South Africa: The Commission's View On Public Interest

Last Updated: 10 June 2015
Article by Justin Balkin and Kirsty van den Bergh

Most Read Contributor in South Africa, September 2018

Public interest considerations in merger proceedings have become a focus area in recent years. In addition to assessing the competitive impact of a proposed transaction, the competition authorities are also mandated to consider its impact on (i) a particular industrial sector or region, (ii) employment, (iii) the ability of small businesses or those controlled or owned by historically disadvantaged persons to become competitive, and (iv) the ability of national industries to compete in international markets.

Whilst certain other international jurisdictions touch on similar public interest goals in their competition / antitrust legislation, South Africa is one of the few merger regimes where public interest considerations play such an important role.

In an effort to give parties guidance on the Competition Commission's approach to public interest in its investigation of mergers, and to indicate the information that the Commission would like parties to provide in their merger notifications, the Commission published public interest guidelines earlier this year.

In the guidelines, the Commission outlined a broad 5-step analysis which it will undertake in respect of all proposed transactions with a public interest dimension. Firstly, the Commission will determine the likely effect of the transaction on the public interest, followed by a determination as to whether or not that alleged effect is merger specific. Then, the authorities will assess whether this effect is substantial and, if so, whether the merging parties can justify the likely effect on the public interest. Lastly, any possible remedies to address the negative public interest effect will be evaluated.

To the extent that the effect of a proposed transaction on the public interest is found not to be merger-specific (i.e. there is not a sufficient causal nexus between the anticipated public interest harm and the transaction under consideration), the Commission's inquiry will stop here. Furthermore, if an effect is found to be merger-specific, but insubstantial, the public interest assessment will not continue further.

Ultimately, the Commission will weigh the results of its public interest inquiry against its assessment of the competition impact of a proposed transaction. Importantly, a transaction may be approved if its public interest benefit outweighs its anti-competitive effect or vice versa.

Notably, in accordance with the 5-step analysis discussed above, the guidelines also set out specific factors which the Commission will consider in respect of each of the listed public interest grounds.

Insofar as "employment" is concerned, the Commission will firstly assess the effect of the proposed transaction on employment generally.
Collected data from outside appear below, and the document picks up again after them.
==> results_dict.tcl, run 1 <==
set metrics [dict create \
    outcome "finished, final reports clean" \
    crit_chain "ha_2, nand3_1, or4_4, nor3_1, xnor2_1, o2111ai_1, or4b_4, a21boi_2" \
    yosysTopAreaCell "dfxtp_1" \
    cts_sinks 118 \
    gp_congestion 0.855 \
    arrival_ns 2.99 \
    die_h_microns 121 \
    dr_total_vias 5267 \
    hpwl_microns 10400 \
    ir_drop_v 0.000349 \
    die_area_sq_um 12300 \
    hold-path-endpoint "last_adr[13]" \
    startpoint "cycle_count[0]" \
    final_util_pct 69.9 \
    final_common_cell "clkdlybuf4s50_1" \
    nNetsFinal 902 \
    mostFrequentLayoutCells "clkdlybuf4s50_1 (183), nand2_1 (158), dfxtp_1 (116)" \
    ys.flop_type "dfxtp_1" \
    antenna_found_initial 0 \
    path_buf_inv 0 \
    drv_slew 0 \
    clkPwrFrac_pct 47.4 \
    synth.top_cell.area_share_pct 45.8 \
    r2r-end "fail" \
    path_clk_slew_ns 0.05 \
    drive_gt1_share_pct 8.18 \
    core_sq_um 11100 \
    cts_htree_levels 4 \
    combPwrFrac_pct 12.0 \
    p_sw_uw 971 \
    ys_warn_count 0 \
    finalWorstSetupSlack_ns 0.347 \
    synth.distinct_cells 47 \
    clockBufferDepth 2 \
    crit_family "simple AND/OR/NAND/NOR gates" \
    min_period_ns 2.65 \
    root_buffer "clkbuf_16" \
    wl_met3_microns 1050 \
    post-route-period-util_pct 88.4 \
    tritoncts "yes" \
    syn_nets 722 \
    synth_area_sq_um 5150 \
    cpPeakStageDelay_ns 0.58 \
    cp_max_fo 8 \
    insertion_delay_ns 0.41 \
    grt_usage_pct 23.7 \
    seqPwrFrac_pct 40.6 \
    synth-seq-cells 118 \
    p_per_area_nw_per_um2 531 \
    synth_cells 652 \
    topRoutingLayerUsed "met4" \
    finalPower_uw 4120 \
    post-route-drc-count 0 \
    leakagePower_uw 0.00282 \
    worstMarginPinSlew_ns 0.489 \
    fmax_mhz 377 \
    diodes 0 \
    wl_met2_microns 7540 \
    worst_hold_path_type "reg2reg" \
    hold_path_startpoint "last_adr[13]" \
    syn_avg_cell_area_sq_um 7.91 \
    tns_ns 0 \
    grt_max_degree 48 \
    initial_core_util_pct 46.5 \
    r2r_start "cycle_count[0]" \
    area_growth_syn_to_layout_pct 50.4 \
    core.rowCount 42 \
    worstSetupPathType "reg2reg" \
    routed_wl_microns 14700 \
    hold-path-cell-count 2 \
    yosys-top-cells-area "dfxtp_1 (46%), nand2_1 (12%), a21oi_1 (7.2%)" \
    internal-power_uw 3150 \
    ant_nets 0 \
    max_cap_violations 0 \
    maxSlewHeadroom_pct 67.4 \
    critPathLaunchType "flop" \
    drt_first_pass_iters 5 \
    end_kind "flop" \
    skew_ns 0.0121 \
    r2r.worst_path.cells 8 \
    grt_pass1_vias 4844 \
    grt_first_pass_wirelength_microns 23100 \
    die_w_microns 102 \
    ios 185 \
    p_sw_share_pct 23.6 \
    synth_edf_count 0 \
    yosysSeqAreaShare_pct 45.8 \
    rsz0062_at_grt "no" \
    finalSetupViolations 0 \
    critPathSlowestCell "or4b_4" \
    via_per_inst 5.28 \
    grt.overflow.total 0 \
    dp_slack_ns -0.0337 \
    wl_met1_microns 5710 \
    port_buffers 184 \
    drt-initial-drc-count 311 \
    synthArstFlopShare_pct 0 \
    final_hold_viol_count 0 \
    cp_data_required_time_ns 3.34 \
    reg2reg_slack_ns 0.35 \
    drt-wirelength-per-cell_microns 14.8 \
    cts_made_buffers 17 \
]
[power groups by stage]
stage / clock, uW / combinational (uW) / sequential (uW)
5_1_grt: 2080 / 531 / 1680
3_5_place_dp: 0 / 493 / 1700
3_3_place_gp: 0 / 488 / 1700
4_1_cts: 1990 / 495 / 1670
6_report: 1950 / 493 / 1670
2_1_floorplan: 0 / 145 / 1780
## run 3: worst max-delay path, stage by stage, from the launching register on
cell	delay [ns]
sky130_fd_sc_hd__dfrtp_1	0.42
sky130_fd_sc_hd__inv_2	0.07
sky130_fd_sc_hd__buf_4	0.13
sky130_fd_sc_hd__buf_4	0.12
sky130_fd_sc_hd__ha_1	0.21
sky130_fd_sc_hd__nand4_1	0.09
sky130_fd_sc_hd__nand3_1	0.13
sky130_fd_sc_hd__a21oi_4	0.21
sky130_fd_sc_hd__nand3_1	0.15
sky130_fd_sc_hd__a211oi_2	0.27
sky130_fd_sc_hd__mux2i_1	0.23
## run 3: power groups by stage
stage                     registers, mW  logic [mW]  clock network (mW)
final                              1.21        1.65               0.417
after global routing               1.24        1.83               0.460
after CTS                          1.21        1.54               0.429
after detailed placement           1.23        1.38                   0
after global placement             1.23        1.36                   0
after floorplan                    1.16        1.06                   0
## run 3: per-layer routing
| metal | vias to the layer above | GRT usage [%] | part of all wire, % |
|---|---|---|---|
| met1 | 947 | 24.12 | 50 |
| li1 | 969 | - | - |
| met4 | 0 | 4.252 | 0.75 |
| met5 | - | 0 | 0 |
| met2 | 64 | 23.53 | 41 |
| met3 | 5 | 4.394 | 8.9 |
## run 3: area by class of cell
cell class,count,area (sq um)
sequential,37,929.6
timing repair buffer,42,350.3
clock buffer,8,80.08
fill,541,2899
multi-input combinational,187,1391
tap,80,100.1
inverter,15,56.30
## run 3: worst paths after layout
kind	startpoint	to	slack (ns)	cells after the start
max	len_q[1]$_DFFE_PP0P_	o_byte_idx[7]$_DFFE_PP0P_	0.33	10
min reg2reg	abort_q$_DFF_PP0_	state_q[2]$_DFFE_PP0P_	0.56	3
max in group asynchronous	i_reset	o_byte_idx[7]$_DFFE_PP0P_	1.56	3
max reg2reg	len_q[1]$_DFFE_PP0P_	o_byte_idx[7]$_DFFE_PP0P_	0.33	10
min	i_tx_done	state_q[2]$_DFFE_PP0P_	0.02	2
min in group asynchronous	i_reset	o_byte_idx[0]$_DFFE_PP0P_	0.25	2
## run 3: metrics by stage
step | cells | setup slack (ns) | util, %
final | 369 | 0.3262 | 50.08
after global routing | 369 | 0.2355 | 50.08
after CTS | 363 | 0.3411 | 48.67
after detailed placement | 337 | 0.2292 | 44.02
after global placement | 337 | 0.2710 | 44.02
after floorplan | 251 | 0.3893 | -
### src/rtl/uart_tx_cfg.sv
// Configurable UART transmitter fed from an input FIFO. Frames are start bit,
// DATA_BITS data bits LSB-first, optional parity, then 1 or 2 stop bits; a
// queued word starts on the same edge the previous stop bit ends.
// The line, tx_active and tx_done are registered one cycle behind the FSM so
// the pin never glitches.
module uart_tx_cfg
  import uart_pkg::*;
#(
  parameter int FREQUENCY  = 10000000,
  parameter int BAUD_RATE  = 9600,
  parameter int DATA_BITS  = 8,
  parameter int PARITY     = 0,
  parameter int STOP_BITS  = 1,
  parameter int FIFO_DEPTH = 4
) (
  input  logic                          clk,
  input  logic                          reset_n,
  input  logic                          tx_valid,
  input  logic [DATA_BITS-1:0]          tx_data,
  output logic                          tx_ready,
  output logic [$clog2(FIFO_DEPTH):0]   fifo_count,
  output logic                          tx_serial,
  output logic                          tx_active,
  output logic                          tx_done
);

  localparam int CLKS_PER_BIT = FREQUENCY / BAUD_RATE;
  localparam int CW           = (CLKS_PER_BIT > 1) ? $clog2(CLKS_PER_BIT) : 1;
  localparam int BW           = $clog2(DATA_BITS);

  localparam logic [CW-1:0] BAUD_LAST  = CW'(CLKS_PER_BIT - 1);
  localparam logic [BW-1:0] BIT_LAST   = BW'(DATA_BITS - 1);
  localparam logic          STOP_LAST  = 1'(STOP_BITS - 1);
  localparam uart_state_e   AFTER_DATA = (PARITY == PAR_NONE) ? ST_STOP : ST_PARITY;

  if (DATA_BITS < 5 || DATA_BITS > MAX_DATA_BITS) begin : g_bad_data_bits
    $error("uart_tx_cfg: DATA_BITS must be in 5..9");
  end
  if (PARITY < PAR_NONE || PARITY > PAR_EVEN) begin : g_bad_parity
    $error("uart_tx_cfg: PARITY must be 0 (none), 1 (odd) or 2 (even)");
  end
  if (STOP_BITS != 1 && STOP_BITS != 2) begin : g_bad_stop_bits
    $error("uart_tx_cfg: STOP_BITS must be 1 or 2");
  end
  if (CLKS_PER_BIT < 2) begin : g_bad_baud
    $error("uart_tx_cfg: FREQUENCY/BAUD_RATE must be at least 2");
  end

  uart_state_e            state_q;
  uart_state_e            state_d;
  logic [CW-1:0]          baud_cnt_q;
  logic [CW-1:0]          baud_cnt_d;
  logic [BW-1:0]          bit_idx_q;
  logic [BW-1:0]          bit_idx_d;
  logic                   stop_cnt_q;
  logic                   stop_cnt_d;
  logic [DATA_BITS-1:0]   shift_q;
  logic [DATA_BITS-1:0]   shift_d;
  logic                   done_pend_q;
  logic                   done_pend_d;
  logic                   tx_serial_q;
  logic                   tx_serial_d;
  logic                   tx_active_q;
  logic                   tx_active_d;
  logic                   tx_done_q;
  logic                   tx_done_d;

  logic                   baud_last;
  logic                   fifo_pop;
  logic                   fifo_full;
  logic                   fifo_empty;
  logic [DATA_BITS-1:0]   fifo_head;
  logic [MAX_DATA_BITS-1:0] par_data;

  uart_sync_fifo #(
    .WIDTH (DATA_BITS),
    .DEPTH (FIFO_DEPTH)
  ) u_fifo (
    .clk       (clk),
    .reset_n   (reset_n),
    .push      (tx_valid),
    .push_data (tx_data),
    .pop       (fifo_pop),
    .pop_data  (fifo_head),
    .full      (fifo_full),
    .empty     (fifo_empty),
    .count     (fifo_count)
  );

  assign tx_ready  = ~fifo_full;
  assign tx_serial = tx_serial_q;
  assign tx_active = tx_active_q;
  assign tx_done   = tx_done_q;
  assign baud_last = (baud_cnt_q == BAUD_LAST);

  // FSM next state: bit timing, bit/stop counters and FIFO pops at frame boundaries.
  always_comb begin
    state_d     = state_q;
    baud_cnt_d  = baud_cnt_q;
    bit_idx_d   = bit_idx_q;
    stop_cnt_d  = stop_cnt_q;
    shift_d     = shift_q;
    done_pend_d = 1'b0;
    fifo_pop    = 1'b0;
    unique case (state_q)
      ST_IDLE: begin
        baud_cnt_d = '0;
        bit_idx_d  = '0;
        stop_cnt_d = 1'b0;
        if (!fifo_empty) begin
          fifo_pop = 1'b1;
          shift_d  = fifo_head;
          state_d  = ST_START;
        end
      end
      ST_START: begin
        if (baud_last) begin
          baud_cnt_d = '0;
          state_d    = ST_DATA;
        end else begin
          baud_cnt_d = baud_cnt_q + 1'b1;
        end
      end
      ST_DATA: begin
        if (baud_last) begin
          baud_cnt_d = '0;
          if (bit_idx_q == BIT_LAST) begin
            bit_idx_d = '0;
            state_d   = AFTER_DATA;
          end else begin
            bit_idx_d = bit_idx_q + 1'b1;
          end
        end else begin
          baud_cnt_d = baud_cnt_q + 1'b1;
        end
      end
      ST_PARITY: begin
        if (baud_last) begin
          baud_cnt_d = '0;
          state_d    = ST_STOP;
        end else begin
          baud_cnt_d = baud_cnt_q + 1'b1;
        end
      end
      ST_STOP: begin
        if (baud_last) begin
          baud_cnt_d = '0;
          if (stop_cnt_q == STOP_LAST) begin
            stop_cnt_d  = 1'b0;
            done_pend_d = 1'b1;
            if (!fifo_empty) begin
              fifo_pop = 1'b1;
              shift_d  = fifo_head;
              state_d  = ST_START;
            end else begin
              state_d = ST_IDLE;
            end
          end else begin
            stop_cnt_d = stop_cnt_q + 1'b1;
          end
        end else begin
          baud_cnt_d = baud_cnt_q + 1'b1;
        end
      end
      default: begin
        state_d = ST_IDLE;
      end
    endcase
  end

  // Line level and status for the current state, registered on the next edge.
  always_comb begin
    par_data                = '0;
    par_data[DATA_BITS-1:0] = shift_q;
    unique case (state_q)
      ST_IDLE:   tx_serial_d = 1'b1;
      ST_START:  tx_serial_d = 1'b0;
      ST_DATA:   tx_serial_d = shift_q[bit_idx_q];
      ST_PARITY: tx_serial_d = parity_bit(par_data, PARITY);
      ST_STOP:   tx_serial_d = 1'b1;
      default:   tx_serial_d = 1'b1;
    endcase
    tx_active_d = (state_q != ST_IDLE);
    tx_done_d   = done_pend_q;
  end

  // All transmitter state; reset drops any partial frame and idles the line.
  always_ff @(posedge clk) begin
    if (!reset_n) begin
      state_q     <= ST_IDLE;
      baud_cnt_q  <= '0;
      bit_idx_q   <= '0;
      stop_cnt_q  <= 1'b0;
      shift_q     <= '0;
      done_pend_q <= 1'b0;
      tx_serial_q <= 1'b1;
      tx_active_q <= 1'b0;
      tx_done_q   <= 1'b0;
    end else begin
      state_q     <= state_d;
      baud_cnt_q  <= baud_cnt_d;
      bit_idx_q   <= bit_idx_d;
      stop_cnt_q  <= stop_cnt_d;
      shift_q     <= shift_d;
      done_pend_q <= done_pend_d;
      tx_serial_q <= tx_serial_d;
      tx_active_q <= tx_active_d;
      tx_done_q   <= tx_done_d;
    end
  end

endmodule
<file path="config.mk">
export PLATFORM = sky130hd
export DESIGN_NAME = hub75_scan_ctrl
export DESIGN_NICKNAME = d
export VERILOG_FILES = /design/src/rtl/hub75_scan_ctrl.sv
export SDC_FILE = /design/constraint.sdc
export NUM_CORES = 1
export LEC_CHECK = 0
export ABC_AREA = 1
export CAP_MARGIN = 20
export CORE_ASPECT_RATIO = 0.5
export CORE_MARGIN = 2
export CORE_UTILIZATION = 30
export CTS_CLUSTER_DIAMETER = 50
export DETAILED_ROUTE_END_ITERATION = 10
export PLACE_DENSITY = 0.63
export SETUP_SLACK_MARGIN = 0.2
export SYNTH_ARGS = -nofsm -noshare
export SYNTH_HDL_FRONTEND = slang
export SYNTH_SLANG_ARGS = --single-unit
</file>
<file path="constraint.sdc">
create_clock -name clk -period 1.8 [get_ports clk]
set_input_delay 0.45 -clock clk [delete_from_list [all_inputs] [get_ports clk]]
set_output_delay 0.45 -clock clk [all_outputs]
set_load 0.01 [all_outputs]
</file>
This analysis, done on a case-by-case basis, requires the merging parties to disclose all contemplated retrenchments (whether due to the merger or for operational reasons) having regard to the effect of these retrenchments on the employees of the merged entity.

Insofar as the type of information which the Commission requires to be submitted to it, the Commission has indicated that it will consider, inter alia, (i) the number of employees affected, (ii) their skill levels, (iii) the likelihood of those employees finding alternate employment, (iv) employment trends in the relevant sector, and (v) the nature of the primary acquiring firm's business (for example, whether it employs seasonal workers). All of these factors will be taken into account when determining the overall effect of the proposed transaction on the employees. According to the guidelines, this information must not be "arbitrary, random or a guess estimate".
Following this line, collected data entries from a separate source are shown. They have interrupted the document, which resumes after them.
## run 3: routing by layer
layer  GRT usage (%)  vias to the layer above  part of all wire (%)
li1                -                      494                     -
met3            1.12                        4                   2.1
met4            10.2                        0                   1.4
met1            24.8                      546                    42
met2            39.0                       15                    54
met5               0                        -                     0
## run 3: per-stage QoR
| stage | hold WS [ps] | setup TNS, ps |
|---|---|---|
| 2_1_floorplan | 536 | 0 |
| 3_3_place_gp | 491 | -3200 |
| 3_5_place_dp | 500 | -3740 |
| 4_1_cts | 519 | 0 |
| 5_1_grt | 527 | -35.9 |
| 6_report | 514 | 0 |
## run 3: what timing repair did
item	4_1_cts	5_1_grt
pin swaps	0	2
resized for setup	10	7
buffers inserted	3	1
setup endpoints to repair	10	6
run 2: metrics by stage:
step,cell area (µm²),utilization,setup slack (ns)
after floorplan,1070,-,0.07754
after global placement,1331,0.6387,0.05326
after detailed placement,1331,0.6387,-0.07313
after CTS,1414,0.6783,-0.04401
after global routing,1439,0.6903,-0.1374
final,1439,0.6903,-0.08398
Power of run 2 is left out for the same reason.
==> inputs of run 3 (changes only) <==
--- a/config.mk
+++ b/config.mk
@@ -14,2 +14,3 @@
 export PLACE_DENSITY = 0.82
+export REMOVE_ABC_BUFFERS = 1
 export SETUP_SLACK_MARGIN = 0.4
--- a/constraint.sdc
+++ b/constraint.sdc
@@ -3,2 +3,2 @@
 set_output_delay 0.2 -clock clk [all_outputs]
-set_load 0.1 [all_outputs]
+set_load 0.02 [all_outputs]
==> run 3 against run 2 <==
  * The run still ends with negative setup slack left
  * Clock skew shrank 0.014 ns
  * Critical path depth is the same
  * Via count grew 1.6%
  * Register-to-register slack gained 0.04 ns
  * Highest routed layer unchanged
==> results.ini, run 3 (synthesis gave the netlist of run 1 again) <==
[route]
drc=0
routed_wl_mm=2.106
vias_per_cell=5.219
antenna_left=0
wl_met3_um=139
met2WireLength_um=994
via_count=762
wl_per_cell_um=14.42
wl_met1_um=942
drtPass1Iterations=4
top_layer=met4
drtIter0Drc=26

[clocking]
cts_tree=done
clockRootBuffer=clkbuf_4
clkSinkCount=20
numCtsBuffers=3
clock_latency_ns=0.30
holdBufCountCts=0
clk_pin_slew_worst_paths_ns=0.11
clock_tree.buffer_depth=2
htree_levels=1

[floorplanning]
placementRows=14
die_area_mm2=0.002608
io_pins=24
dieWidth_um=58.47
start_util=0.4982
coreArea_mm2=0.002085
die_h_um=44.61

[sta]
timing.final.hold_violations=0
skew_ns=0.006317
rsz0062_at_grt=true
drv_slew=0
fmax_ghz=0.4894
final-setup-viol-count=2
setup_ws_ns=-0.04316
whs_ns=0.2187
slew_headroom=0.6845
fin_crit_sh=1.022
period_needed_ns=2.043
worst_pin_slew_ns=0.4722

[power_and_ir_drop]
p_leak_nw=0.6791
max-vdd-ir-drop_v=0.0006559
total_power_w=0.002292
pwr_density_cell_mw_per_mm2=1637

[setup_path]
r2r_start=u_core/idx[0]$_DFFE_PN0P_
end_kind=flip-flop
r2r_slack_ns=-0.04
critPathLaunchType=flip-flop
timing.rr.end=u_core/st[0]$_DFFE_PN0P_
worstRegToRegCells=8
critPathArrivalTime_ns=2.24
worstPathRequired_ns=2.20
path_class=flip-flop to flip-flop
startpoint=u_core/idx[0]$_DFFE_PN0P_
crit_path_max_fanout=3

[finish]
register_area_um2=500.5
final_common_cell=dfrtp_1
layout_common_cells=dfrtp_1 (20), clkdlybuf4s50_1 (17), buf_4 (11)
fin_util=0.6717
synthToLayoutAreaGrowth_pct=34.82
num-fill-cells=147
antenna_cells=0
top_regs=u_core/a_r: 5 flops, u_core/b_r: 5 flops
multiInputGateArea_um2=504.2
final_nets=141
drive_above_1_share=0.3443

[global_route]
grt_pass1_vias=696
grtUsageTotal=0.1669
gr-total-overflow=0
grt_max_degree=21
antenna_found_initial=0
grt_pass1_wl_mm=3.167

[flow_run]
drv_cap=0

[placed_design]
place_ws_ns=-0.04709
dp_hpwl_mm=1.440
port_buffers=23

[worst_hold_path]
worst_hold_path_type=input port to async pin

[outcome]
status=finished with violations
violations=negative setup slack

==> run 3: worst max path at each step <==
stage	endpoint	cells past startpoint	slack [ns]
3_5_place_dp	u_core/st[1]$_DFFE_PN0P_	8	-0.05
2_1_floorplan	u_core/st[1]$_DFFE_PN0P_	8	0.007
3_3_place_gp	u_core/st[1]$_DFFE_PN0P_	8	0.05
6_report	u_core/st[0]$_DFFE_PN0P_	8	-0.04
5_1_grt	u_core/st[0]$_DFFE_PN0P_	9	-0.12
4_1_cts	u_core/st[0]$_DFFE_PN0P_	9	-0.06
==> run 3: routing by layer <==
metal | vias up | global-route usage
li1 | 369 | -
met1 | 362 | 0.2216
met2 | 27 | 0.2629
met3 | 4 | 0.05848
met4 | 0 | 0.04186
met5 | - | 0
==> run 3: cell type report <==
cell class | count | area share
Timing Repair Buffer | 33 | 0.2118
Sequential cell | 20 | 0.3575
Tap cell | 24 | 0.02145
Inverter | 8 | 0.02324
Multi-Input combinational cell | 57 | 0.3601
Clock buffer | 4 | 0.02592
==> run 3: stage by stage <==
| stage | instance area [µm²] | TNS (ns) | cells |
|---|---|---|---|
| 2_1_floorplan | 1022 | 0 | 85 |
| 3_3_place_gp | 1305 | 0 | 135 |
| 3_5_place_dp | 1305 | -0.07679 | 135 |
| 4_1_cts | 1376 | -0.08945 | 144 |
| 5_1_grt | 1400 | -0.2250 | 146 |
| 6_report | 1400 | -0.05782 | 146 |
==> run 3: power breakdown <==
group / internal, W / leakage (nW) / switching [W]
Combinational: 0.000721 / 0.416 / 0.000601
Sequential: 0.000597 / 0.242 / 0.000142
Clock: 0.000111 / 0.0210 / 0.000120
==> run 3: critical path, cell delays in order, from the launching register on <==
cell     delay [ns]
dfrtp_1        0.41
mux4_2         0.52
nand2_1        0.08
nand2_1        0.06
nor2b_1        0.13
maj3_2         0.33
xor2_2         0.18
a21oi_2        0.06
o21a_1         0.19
<file path="src/rtl/lstm_hidden_gate_pkg.sv">
// Shared LSTM defines: Q8.8 width, product rounding constant and the hidden-output packet.
package lstm_hidden_gate_pkg;

  localparam int unsigned LSTM_INPUT_BITS = 16;
  localparam int unsigned LSTM_PROD_BITS  = 2 * LSTM_INPUT_BITS;

  // Half an LSB of Q8.8 in the Q16.16 product domain.
  localparam logic signed [LSTM_PROD_BITS-1:0] LSTM_ROUND_CONST = 32'sh0000_0080;

  typedef struct packed {
    logic [LSTM_INPUT_BITS-1:0] data;
    logic                       last;
  } HIDDEN_OUTPUT_PACKET;

endpackage

</file>
<file path="src/rtl/og_fifo.sv">
// Output-gate FIFO: power-of-two depth, synchronous clear, full/empty flags, show-ahead head.
module og_fifo #(
  parameter int unsigned DEPTH = 4,
  parameter int unsigned WIDTH = 16
) (
  input  logic             clock,
  input  logic             reset_n,
  input  logic             clear,
  input  logic             i_push,
  input  logic [WIDTH-1:0] i_push_data,
  input  logic             i_pop,
  output logic [WIDTH-1:0] o_pop_data,
  output logic             o_full,
  output logic             o_empty
);

  localparam int unsigned PW = (DEPTH > 1) ? $clog2(DEPTH) : 1;

  logic [WIDTH-1:0] r_mem [DEPTH];
  logic [PW-1:0]    r_wr_ptr;
  logic [PW-1:0]    r_rd_ptr;
  logic [PW:0]      r_count;
  logic             w_push;
  logic             w_pop;

  assign o_full     = (r_count == (PW+1)'(DEPTH));
  assign o_empty    = (r_count == '0);
  assign w_push     = i_push && !o_full;
  assign w_pop      = i_pop && !o_empty;
  assign o_pop_data = r_mem[r_rd_ptr];

  // Pointers wrap naturally because DEPTH is a power of two.
  always_ff @(posedge clock or negedge reset_n) begin
    if (!reset_n) begin
      r_wr_ptr <= '0;
      r_rd_ptr <= '0;
      r_count  <= '0;
    end else if (clear) begin
      r_wr_ptr <= '0;
      r_rd_ptr <= '0;
      r_count  <= '0;
    end else begin
      if (w_push) r_wr_ptr <= r_wr_ptr + PW'(1);
      if (w_pop)  r_rd_ptr <= r_rd_ptr + PW'(1);
      if (w_push && !w_pop)      r_count <= r_count + (PW+1)'(1);
      else if (w_pop && !w_push) r_count <= r_count - (PW+1)'(1);
    end
  end

  always_ff @(posedge clock) begin
    if (w_push && !clear) r_mem[r_wr_ptr] <= i_push_data;
  end

endmodule

</file>
<file path="src/rtl/lstm_hidden_gate.sv">
// LSTM hidden gate h_t = o_t * tanh(c_t), Q8.8, 2-cycle pipeline with o_t FIFO.
// Define LSTM_HIDDEN_SAT_EN to saturate instead of wrapping the rounded result.
module lstm_hidden_gate
  import lstm_hidden_gate_pkg::*;
#(
  parameter int unsigned OG_DEPTH = 4,
  parameter int unsigned VEC_LEN  = 64
) (
  input  logic        clock,
  input  logic        reset_n,
  input  logic        clear,
  input  logic        o_valid,
  input  logic [15:0] o_data,
  output logic        o_ready,
  input  logic        t_valid,
  input  logic [15:0] t_data,
  output logic        h_valid,
  output logic [15:0] h_data,
  output logic        h_last,
  output logic        err_underflow
);

  localparam int unsigned CNT_W = (VEC_LEN > 1) ? $clog2(VEC_LEN) : 1;

  logic [LSTM_INPUT_BITS-1:0]       w_fifo_head;
  logic                             w_fifo_full;
  logic                             w_fifo_empty;
  logic                             w_pair;
  logic                             w_pop;
  logic                             w_bypass;
  logic                             w_push;
  logic                             w_underflow;
  logic [LSTM_INPUT_BITS-1:0]       w_o_sel;
  logic signed [LSTM_PROD_BITS-1:0] w_prod;
  logic signed [LSTM_PROD_BITS-1:0] w_round;
  logic [LSTM_INPUT_BITS-1:0]       w_h_data;
  logic                             w_last;

  logic                             r_p1_valid;
  logic signed [LSTM_PROD_BITS-1:0] r_prod;
  logic                             r_h_valid;
  HIDDEN_OUTPUT_PACKET              r_h_pkt;
  logic [CNT_W-1:0]                 r_cnt;
  logic                             r_err;

  assign w_pair      = t_valid && (!w_fifo_empty || o_valid);
  assign w_pop       = t_valid && !w_fifo_empty;
  // Empty FIFO plus same-cycle o_valid pairs directly and must not also enqueue.
  assign w_bypass    = t_valid && w_fifo_empty && o_valid;
  assign w_push      = o_valid && !w_fifo_full && !w_bypass;
  assign w_underflow = t_valid && w_fifo_empty && !o_valid;
  assign w_o_sel     = w_fifo_empty ? o_data : w_fifo_head;
  assign w_prod      = $signed(w_o_sel) * $signed(t_data);
  assign w_round     = r_prod + LSTM_ROUND_CONST;
  assign w_last      = (r_cnt == CNT_W'(VEC_LEN - 1));

  og_fifo #(
    .DEPTH (OG_DEPTH),
    .WIDTH (LSTM_INPUT_BITS)
  ) u_og_fifo (
    .clock       (clock),
    .reset_n     (reset_n),
    .clear       (clear),
    .i_push      (w_push),
    .i_push_data (o_data),
    .i_pop       (w_pop),
    .o_pop_data  (w_fifo_head),
    .o_full      (w_fifo_full),
    .o_empty     (w_fifo_empty)
  );

`ifdef LSTM_HIDDEN_SAT_EN
  logic signed [LSTM_PROD_BITS-1:0] w_shift;
  assign w_shift = w_round >>> 8;

  always_comb begin
    w_h_data = w_shift[LSTM_INPUT_BITS-1:0];
    if (w_shift > 32'sh0000_7FFF)       w_h_data = 16'h7FFF;
    else if (w_shift < -32'sh0000_8000) w_h_data = 16'h8000;
  end
`else
  logic w_unused;
  assign w_h_data = w_round[23:8];
  assign w_unused = ^{w_round[31:24], w_round[7:0]};
`endif

  always_ff @(posedge clock or negedge reset_n) begin
    if (!reset_n) begin
      r_p1_valid <= 1'b0;
      r_prod     <= '0;
      r_h_valid  <= 1'b0;
      r_h_pkt    <= '0;
      r_cnt      <= '0;
      r_err      <= 1'b0;
    end else if (clear) begin
      r_p1_valid   <= 1'b0;
      r_h_valid    <= 1'b0;
      r_h_pkt.last <= 1'b0;
      r_cnt        <= '0;
      r_err        <= 1'b0;
    end else begin
      r_p1_valid <= w_pair;
      if (w_pair) r_prod <= w_prod;
      r_h_valid <= r_p1_valid;
      if (r_p1_valid) begin
        r_h_pkt.data <= w_h_data;
        r_h_pkt.last <= w_last;
        r_cnt        <= w_last ? '0 : r_cnt + CNT_W'(1);
      end
      if (w_underflow) r_err <= 1'b1;
    end
  end

  assign o_ready       = !w_fifo_full;
  assign h_valid       = r_h_valid;
  assign h_data        = r_h_pkt.data;
  assign h_last        = r_h_valid && r_h_pkt.last;
  assign err_underflow = r_err;

endmodule

</file>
The Commission will assess the whether the proposed transaction will have an impact on the number of jobs in existence pre- and post-merger, duplication of positions, cost-cutting measures, relocation of operational premises, the cancellation and / or implementation of supply / distribution agreements, and whether the retrenchments would have occurred absent the transaction.

Importantly, the Commission has confirmed that it will assess the merger-specificity of retrenchments only if parties to a transaction claim that these retrenchments are not related to the merger. Furthermore, to the extent that any retrenchments take place shortly before (or shortly after) a proposed transaction is notified, the Commission wishes to be made aware of this. In fact, the Guidelines set out that parties will be required to notify the Commission of any retrenchments which are considered from the date of initiation of merger discussions and for a period of one year after approval for a proposed transaction is received.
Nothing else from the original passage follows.